Description Early twentieth-century Calcutta was not just a point of passage within the British Empire, but a key center of colonial power; a crucial laboratory of imperial repressive practices cultivated and applied elsewhere.
Histories of the Komagata Maru or the Ghadar Movement offer rewarding perspectives on Punjabi Sikh migrants, but fail to adequately investigate why the ship was brought to Bengal; why overwhelming locally organized imperial vigilance was imposed on ships that arrived soon afterward; and the extent to which the operation of the repressive colonial state apparatus influenced the intersections of anticolonial strands in Calcutta and its surroundings during 1914-15.
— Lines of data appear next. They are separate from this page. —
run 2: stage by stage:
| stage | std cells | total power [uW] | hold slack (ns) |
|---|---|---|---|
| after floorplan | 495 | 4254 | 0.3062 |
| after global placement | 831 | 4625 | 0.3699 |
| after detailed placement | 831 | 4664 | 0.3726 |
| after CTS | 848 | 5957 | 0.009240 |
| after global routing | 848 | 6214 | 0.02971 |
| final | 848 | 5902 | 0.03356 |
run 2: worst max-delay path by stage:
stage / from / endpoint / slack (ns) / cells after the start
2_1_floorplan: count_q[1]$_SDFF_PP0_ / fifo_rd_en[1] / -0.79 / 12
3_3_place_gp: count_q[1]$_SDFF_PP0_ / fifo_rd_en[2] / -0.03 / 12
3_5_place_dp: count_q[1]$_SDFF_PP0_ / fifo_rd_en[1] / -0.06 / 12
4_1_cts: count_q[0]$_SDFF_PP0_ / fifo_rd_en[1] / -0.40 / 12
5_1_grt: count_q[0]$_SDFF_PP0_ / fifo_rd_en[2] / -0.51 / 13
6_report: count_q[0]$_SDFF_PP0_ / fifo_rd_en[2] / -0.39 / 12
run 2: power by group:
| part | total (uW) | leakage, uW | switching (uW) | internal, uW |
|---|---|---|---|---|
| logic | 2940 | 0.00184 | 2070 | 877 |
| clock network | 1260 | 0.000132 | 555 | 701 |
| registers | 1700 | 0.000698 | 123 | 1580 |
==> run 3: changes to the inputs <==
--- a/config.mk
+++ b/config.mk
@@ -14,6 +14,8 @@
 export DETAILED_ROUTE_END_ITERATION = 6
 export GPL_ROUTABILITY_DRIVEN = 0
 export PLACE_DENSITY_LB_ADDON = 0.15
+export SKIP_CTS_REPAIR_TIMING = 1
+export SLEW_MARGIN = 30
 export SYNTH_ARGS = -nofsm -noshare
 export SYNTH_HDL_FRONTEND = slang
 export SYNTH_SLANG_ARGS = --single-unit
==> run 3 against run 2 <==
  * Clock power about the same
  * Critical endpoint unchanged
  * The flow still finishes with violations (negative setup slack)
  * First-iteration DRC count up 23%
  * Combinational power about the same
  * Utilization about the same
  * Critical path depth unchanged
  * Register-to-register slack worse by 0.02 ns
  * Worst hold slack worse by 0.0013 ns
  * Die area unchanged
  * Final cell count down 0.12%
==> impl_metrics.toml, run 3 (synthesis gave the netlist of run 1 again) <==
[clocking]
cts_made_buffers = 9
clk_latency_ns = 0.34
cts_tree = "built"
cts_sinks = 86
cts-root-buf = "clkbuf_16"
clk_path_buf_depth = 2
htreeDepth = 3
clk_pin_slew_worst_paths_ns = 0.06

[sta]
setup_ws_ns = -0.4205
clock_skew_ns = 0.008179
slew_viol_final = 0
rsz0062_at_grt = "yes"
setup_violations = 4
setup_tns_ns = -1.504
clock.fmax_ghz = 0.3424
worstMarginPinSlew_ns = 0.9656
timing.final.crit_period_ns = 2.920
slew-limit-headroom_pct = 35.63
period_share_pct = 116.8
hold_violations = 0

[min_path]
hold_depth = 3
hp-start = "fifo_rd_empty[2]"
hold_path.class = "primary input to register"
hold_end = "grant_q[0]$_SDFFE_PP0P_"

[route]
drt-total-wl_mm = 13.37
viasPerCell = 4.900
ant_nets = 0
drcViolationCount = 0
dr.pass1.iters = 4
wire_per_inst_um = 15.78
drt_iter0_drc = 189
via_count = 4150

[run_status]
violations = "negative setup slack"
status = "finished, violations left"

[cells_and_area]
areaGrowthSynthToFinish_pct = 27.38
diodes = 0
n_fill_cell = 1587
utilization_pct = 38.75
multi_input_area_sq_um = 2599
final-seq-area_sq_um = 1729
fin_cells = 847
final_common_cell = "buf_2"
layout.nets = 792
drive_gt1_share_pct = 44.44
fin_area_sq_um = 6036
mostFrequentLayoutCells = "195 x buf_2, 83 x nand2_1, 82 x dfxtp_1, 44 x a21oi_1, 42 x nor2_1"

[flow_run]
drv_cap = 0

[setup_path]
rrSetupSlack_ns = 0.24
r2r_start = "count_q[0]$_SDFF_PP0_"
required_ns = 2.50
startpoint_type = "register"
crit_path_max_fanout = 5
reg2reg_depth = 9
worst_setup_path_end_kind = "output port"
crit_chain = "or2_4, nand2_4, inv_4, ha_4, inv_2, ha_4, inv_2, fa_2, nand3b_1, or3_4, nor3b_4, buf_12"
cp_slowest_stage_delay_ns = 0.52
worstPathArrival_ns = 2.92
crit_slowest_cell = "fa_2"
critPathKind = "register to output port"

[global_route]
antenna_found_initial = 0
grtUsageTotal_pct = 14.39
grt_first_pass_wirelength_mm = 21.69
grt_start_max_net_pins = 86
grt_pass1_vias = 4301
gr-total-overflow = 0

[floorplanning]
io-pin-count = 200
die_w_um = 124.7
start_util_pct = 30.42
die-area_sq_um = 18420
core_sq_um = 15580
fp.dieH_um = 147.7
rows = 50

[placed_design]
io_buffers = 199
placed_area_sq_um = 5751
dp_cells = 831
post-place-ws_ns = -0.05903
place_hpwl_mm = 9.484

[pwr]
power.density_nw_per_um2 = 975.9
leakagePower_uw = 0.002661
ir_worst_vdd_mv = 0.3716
<file path="config.mk">
export PLATFORM = sky130hd
export DESIGN_NAME = alu_arbiter_flat
export DESIGN_NICKNAME = d
export VERILOG_FILES = /design/src/rtl/alu_arbiter_if.sv /design/src/rtl/alu_arbiter.sv /design/src/flat_wrapper.sv
export SDC_FILE = /design/constraint.sdc
export NUM_CORES = 1
export LEC_CHECK = 0
export ABC_CLOCK_PERIOD_IN_PS = 6940
export BUFFER_PORTS_ARGS = -buffer_cell sky130_fd_sc_hd__buf_2
export CORE_AREA = 2 2 109 111
export CTS_CLUSTER_SIZE = 40
export DETAILED_ROUTE_END_ITERATION = 6
export DIE_AREA = 0 0 111 113
export PLACE_DENSITY = 0.8
export SLEW_MARGIN = 15
export SYNTH_ARGS = -nofsm -noshare
export SYNTH_HDL_FRONTEND = slang
export SYNTH_SLANG_ARGS = --single-unit
</file>
<file path="constraint.sdc">
create_clock -name clock -period 6.94 [get_ports clock]
set_clock_uncertainty 0.05 [all_clocks]
set_input_delay 0.694 -clock clock [delete_from_list [all_inputs] [get_ports clock]]
set_output_delay 0.694 -clock clock [all_outputs]
set_load 0.1 [all_outputs]
</file>
<file path="src/rtl/alu_arbiter_if.sv">
// Handshake and ALU-side bundle between two requesters, the arbiter and the shared ALU.
// The arbiter connects through the slave modport and the requester/ALU side through the master modport.
interface alu_arbiter_if #(
    parameter int WIDTH = 32,
    parameter int OPW   = 4
);
    logic             req0_valid;
    logic             req0_ready;
    logic [OPW-1:0]   req0_op;
    logic [WIDTH-1:0] req0_a;
    logic [WIDTH-1:0] req0_b;
    logic             req1_valid;
    logic             req1_ready;
    logic [OPW-1:0]   req1_op;
    logic [WIDTH-1:0] req1_a;
    logic [WIDTH-1:0] req1_b;
    logic             resp0_valid;
    logic             resp0_ready;
    logic             resp1_valid;
    logic             resp1_ready;
    logic [WIDTH-1:0] resp_data;
    logic             resp_zero;
    logic [OPW-1:0]   alu_control;
    logic [WIDTH-1:0] alu_in1;
    logic [WIDTH-1:0] alu_in2;
    logic [WIDTH-1:0] alu_result;

    modport slave (
        input  req0_valid, req0_op, req0_a, req0_b,
        input  req1_valid, req1_op, req1_a, req1_b,
        input  resp0_ready, resp1_ready, alu_result,
        output req0_ready, req1_ready, resp0_valid, resp1_valid,
        output resp_data, resp_zero, alu_control, alu_in1, alu_in2
    );

    modport master (
        output req0_valid, req0_op, req0_a, req0_b,
        output req1_valid, req1_op, req1_a, req1_b,
        output resp0_ready, resp1_ready, alu_result,
        input  req0_ready, req1_ready, resp0_valid, resp1_valid,
        input  resp_data, resp_zero, alu_control, alu_in1, alu_in2
    );
endinterface

</file>
<file path="src/rtl/alu_arbiter.sv">
// Round-robin sharing of one combinational ALU between two requesters, one operation in flight.
// Each transaction walks IDLE -> EXEC -> RESP; operands and result are both registered.
module alu_arbiter #(
    parameter int WIDTH = 32,
    parameter int OPW   = 4
) (
    input  logic          clock,
    input  logic          reset,
    alu_arbiter_if.slave  bus,
    output logic          busy
);
    typedef enum logic [1:0] {
        IDLE = 2'd0,
        EXEC = 2'd1,
        RESP = 2'd2
    } state_t;

    state_t           state_reg, state_next;
    logic             prio_reg;
    logic             owner_reg;
    logic [OPW-1:0]   op_reg;
    logic [WIDTH-1:0] a_reg;
    logic [WIDTH-1:0] b_reg;
    logic [WIDTH-1:0] data_reg;
    logic             zero_reg;

    logic [1:0]       req_valid;
    logic [1:0]       req_ready;
    logic [1:0]       resp_ready;
    logic [1:0]       resp_valid;
    logic [OPW-1:0]   req_op [2];
    logic [WIDTH-1:0] req_a  [2];
    logic [WIDTH-1:0] req_b  [2];
    logic             grant;
    logic             accept;
    logic             complete;

    assign req_valid  = {bus.req1_valid, bus.req0_valid};
    assign resp_ready = {bus.resp1_ready, bus.resp0_ready};
    assign req_op[0]  = bus.req0_op;
    assign req_op[1]  = bus.req1_op;
    assign req_a[0]   = bus.req0_a;
    assign req_a[1]   = bus.req1_a;
    assign req_b[0]   = bus.req0_b;
    assign req_b[1]   = bus.req1_b;

    // A lone requester always wins; a tie goes to whoever holds priority.
    assign grant = req_valid[1] && (!req_valid[0] || prio_reg);

    // Ready is held low while reset is asserted so nothing appears accepted during reset.
    genvar gi;
    generate
        for (gi = 0; gi < 2; gi++) begin : g_chan
            assign req_ready[gi]  = (state_reg == IDLE) && !reset && req_valid[gi] &&
                                    (grant == 1'(gi));
            assign resp_valid[gi] = (state_reg == RESP) && (owner_reg == 1'(gi));
        end
    endgenerate

    assign accept   = |req_ready;
    assign complete = (state_reg == RESP) && resp_ready[owner_reg];

    always_comb begin
        state_next = state_reg;
        case (state_reg)
            IDLE:    if (accept) state_next = EXEC;
            EXEC:    state_next = RESP;
            RESP:    if (complete) state_next = IDLE;
            default: state_next = IDLE;
        endcase
    end

    always_ff @(posedge clock or posedge reset) begin
        if (reset) begin
            state_reg <= IDLE;
            prio_reg  <= 1'b0;
            owner_reg <= 1'b0;
            op_reg    <= '0;
            a_reg     <= '0;
            b_reg     <= '0;
            data_reg  <= '0;
            zero_reg  <= 1'b0;
        end else begin
            state_reg <= state_next;
            if (state_reg == IDLE && accept) begin
                op_reg    <= req_op[grant];
                a_reg     <= req_a[grant];
                b_reg     <= req_b[grant];
                owner_reg <= grant;
            end
            if (state_reg == EXEC) begin
                data_reg <= bus.alu_result;
                zero_reg <= (bus.alu_result == '0);
            end
            // Priority only moves when a response is actually taken.
            if (complete) begin
                prio_reg <= ~owner_reg;
            end
        end
    end

    assign bus.req0_ready  = req_ready[0];
    assign bus.req1_ready  = req_ready[1];
    assign bus.resp0_valid = resp_valid[0];
    assign bus.resp1_valid = resp_valid[1];
    assign bus.resp_data   = data_reg;
    assign bus.resp_zero   = zero_reg;
    assign bus.alu_control = op_reg;
    assign bus.alu_in1     = a_reg;
    assign bus.alu_in2     = b_reg;
    assign busy            = (state_reg != IDLE);
endmodule

</file>
<file path="src/flat_wrapper.sv">
// flat-port wrapper written by rule: the top's interface ports become plain ports
module alu_arbiter_flat 
#(
    parameter int WIDTH = 32,
    parameter int OPW   = 4
)
  (clock, reset, busy, bus_req0_valid, bus_req0_op, bus_req0_a, bus_req0_b, bus_req1_valid, bus_req1_op, bus_req1_a, bus_req1_b, bus_resp0_ready, bus_resp1_ready, bus_alu_result, bus_req0_ready, bus_req1_ready, bus_resp0_valid, bus_resp1_valid, bus_resp_data, bus_resp_zero, bus_alu_control, bus_alu_in1, bus_alu_in2);
  alu_arbiter_if #(.WIDTH(WIDTH), .OPW(OPW)) bus_i ();
  input  logic clock;
  input  logic reset;
  output logic busy;
  input wire logic [$bits(bus_i.req0_valid)-1:0] bus_req0_valid;
  input wire logic [$bits(bus_i.req0_op)-1:0] bus_req0_op;
  input wire logic [$bits(bus_i.req0_a)-1:0] bus_req0_a;
  input wire logic [$bits(bus_i.req0_b)-1:0] bus_req0_b;
  input wire logic [$bits(bus_i.req1_valid)-1:0] bus_req1_valid;
  input wire logic [$bits(bus_i.req1_op)-1:0] bus_req1_op;
  input wire logic [$bits(bus_i.req1_a)-1:0] bus_req1_a;
  input wire logic [$bits(bus_i.req1_b)-1:0] bus_req1_b;
  input wire logic [$bits(bus_i.resp0_ready)-1:0] bus_resp0_ready;
  input wire logic [$bits(bus_i.resp1_ready)-1:0] bus_resp1_ready;
  input wire logic [$bits(bus_i.alu_result)-1:0] bus_alu_result;
  output wire logic [$bits(bus_i.req0_ready)-1:0] bus_req0_ready;
  output wire logic [$bits(bus_i.req1_ready)-1:0] bus_req1_ready;
  output wire logic [$bits(bus_i.resp0_valid)-1:0] bus_resp0_valid;
  output wire logic [$bits(bus_i.resp1_valid)-1:0] bus_resp1_valid;
  output wire logic [$bits(bus_i.resp_data)-1:0] bus_resp_data;
  output wire logic [$bits(bus_i.resp_zero)-1:0] bus_resp_zero;
  output wire logic [$bits(bus_i.alu_control)-1:0] bus_alu_control;
  output wire logic [$bits(bus_i.alu_in1)-1:0] bus_alu_in1;
  output wire logic [$bits(bus_i.alu_in2)-1:0] bus_alu_in2;
  assign bus_i.req0_valid = bus_req0_valid;
  assign bus_i.req0_op = bus_req0_op;
  assign bus_i.req0_a = bus_req0_a;
  assign bus_i.req0_b = bus_req0_b;
  assign bus_i.req1_valid = bus_req1_valid;
  assign bus_i.req1_op = bus_req1_op;
  assign bus_i.req1_a = bus_req1_a;
  assign bus_i.req1_b = bus_req1_b;
  assign bus_i.resp0_ready = bus_resp0_ready;
  assign bus_i.resp1_ready = bus_resp1_ready;
  assign bus_i.alu_result = bus_alu_result;
  assign bus_req0_ready = bus_i.req0_ready;
  assign bus_req1_ready = bus_i.req1_ready;
  assign bus_resp0_valid = bus_i.resp0_valid;
  assign bus_resp1_valid = bus_i.resp1_valid;
  assign bus_resp_data = bus_i.resp_data;
  assign bus_resp_zero = bus_i.resp_zero;
  assign bus_alu_control = bus_i.alu_control;
  assign bus_alu_in1 = bus_i.alu_in1;
  assign bus_alu_in2 = bus_i.alu_in2;
  alu_arbiter #(.WIDTH(WIDTH), .OPW(OPW)) u_core (.clock(clock), .reset(reset), .bus(bus_i), .busy(busy));
endmodule
</file>
`config.mk`:
```
export PLATFORM = sky130hd
export DESIGN_NAME = game_round_ctrl
export DESIGN_NICKNAME = d
export VERILOG_FILES = /design/src/rtl/game_round_ctrl.sv
export SDC_FILE = /design/constraint.sdc
export NUM_CORES = 1
export LEC_CHECK = 0
export ABC_CLOCK_PERIOD_IN_PS = 2800
export BUFFER_PORTS_ARGS = -buffer_cell sky130_fd_sc_hd__buf_2
export CAP_MARGIN = 40
export CORE_UTILIZATION = 59
export DETAILED_ROUTE_END_ITERATION = 8
export PLACE_DENSITY = 0.8
export SLEW_MARGIN = 20
export SYNTH_ARGS = -nofsm -noshare
export SYNTH_HDL_FRONTEND = slang
export SYNTH_SLANG_ARGS = --single-unit
```
`constraint.sdc`:
```
create_clock -name clk -period 2.8 [get_ports clk]
set_clock_uncertainty 0.15 [all_clocks]
set_input_delay 0.42 -clock clk [delete_from_list [all_inputs] [get_ports clk]]
set_output_delay 0.42 -clock clk [all_outputs]
set_load 0.02 [all_outputs]
```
This monograph traces this early wartime clash of positions and the organized postwar transmission of the memory of the Komagata Maru as a symbol of resistance among the Sikh workers in the industrial centers of southwest Bengal.
It acts as a link in a chain of scholarship that has hitherto traced the spread of radical anticolonial currents among the Punjabi Sikh diaspora that connected Punjab with Southeast Asia, East Asia, and the Americas.
About the Author Suchetana Chattopadhyay teaches history at Jadavpur University, Kolkata, West Bengal.
She studied at Jadavpur University and the School of Oriental and African Studies, University of London, and has published articles in South Asia Research and History Workshop Journal.
She is the author of An Early Communist: Muzaffar Ahmad in Calcutta, 1913-1929.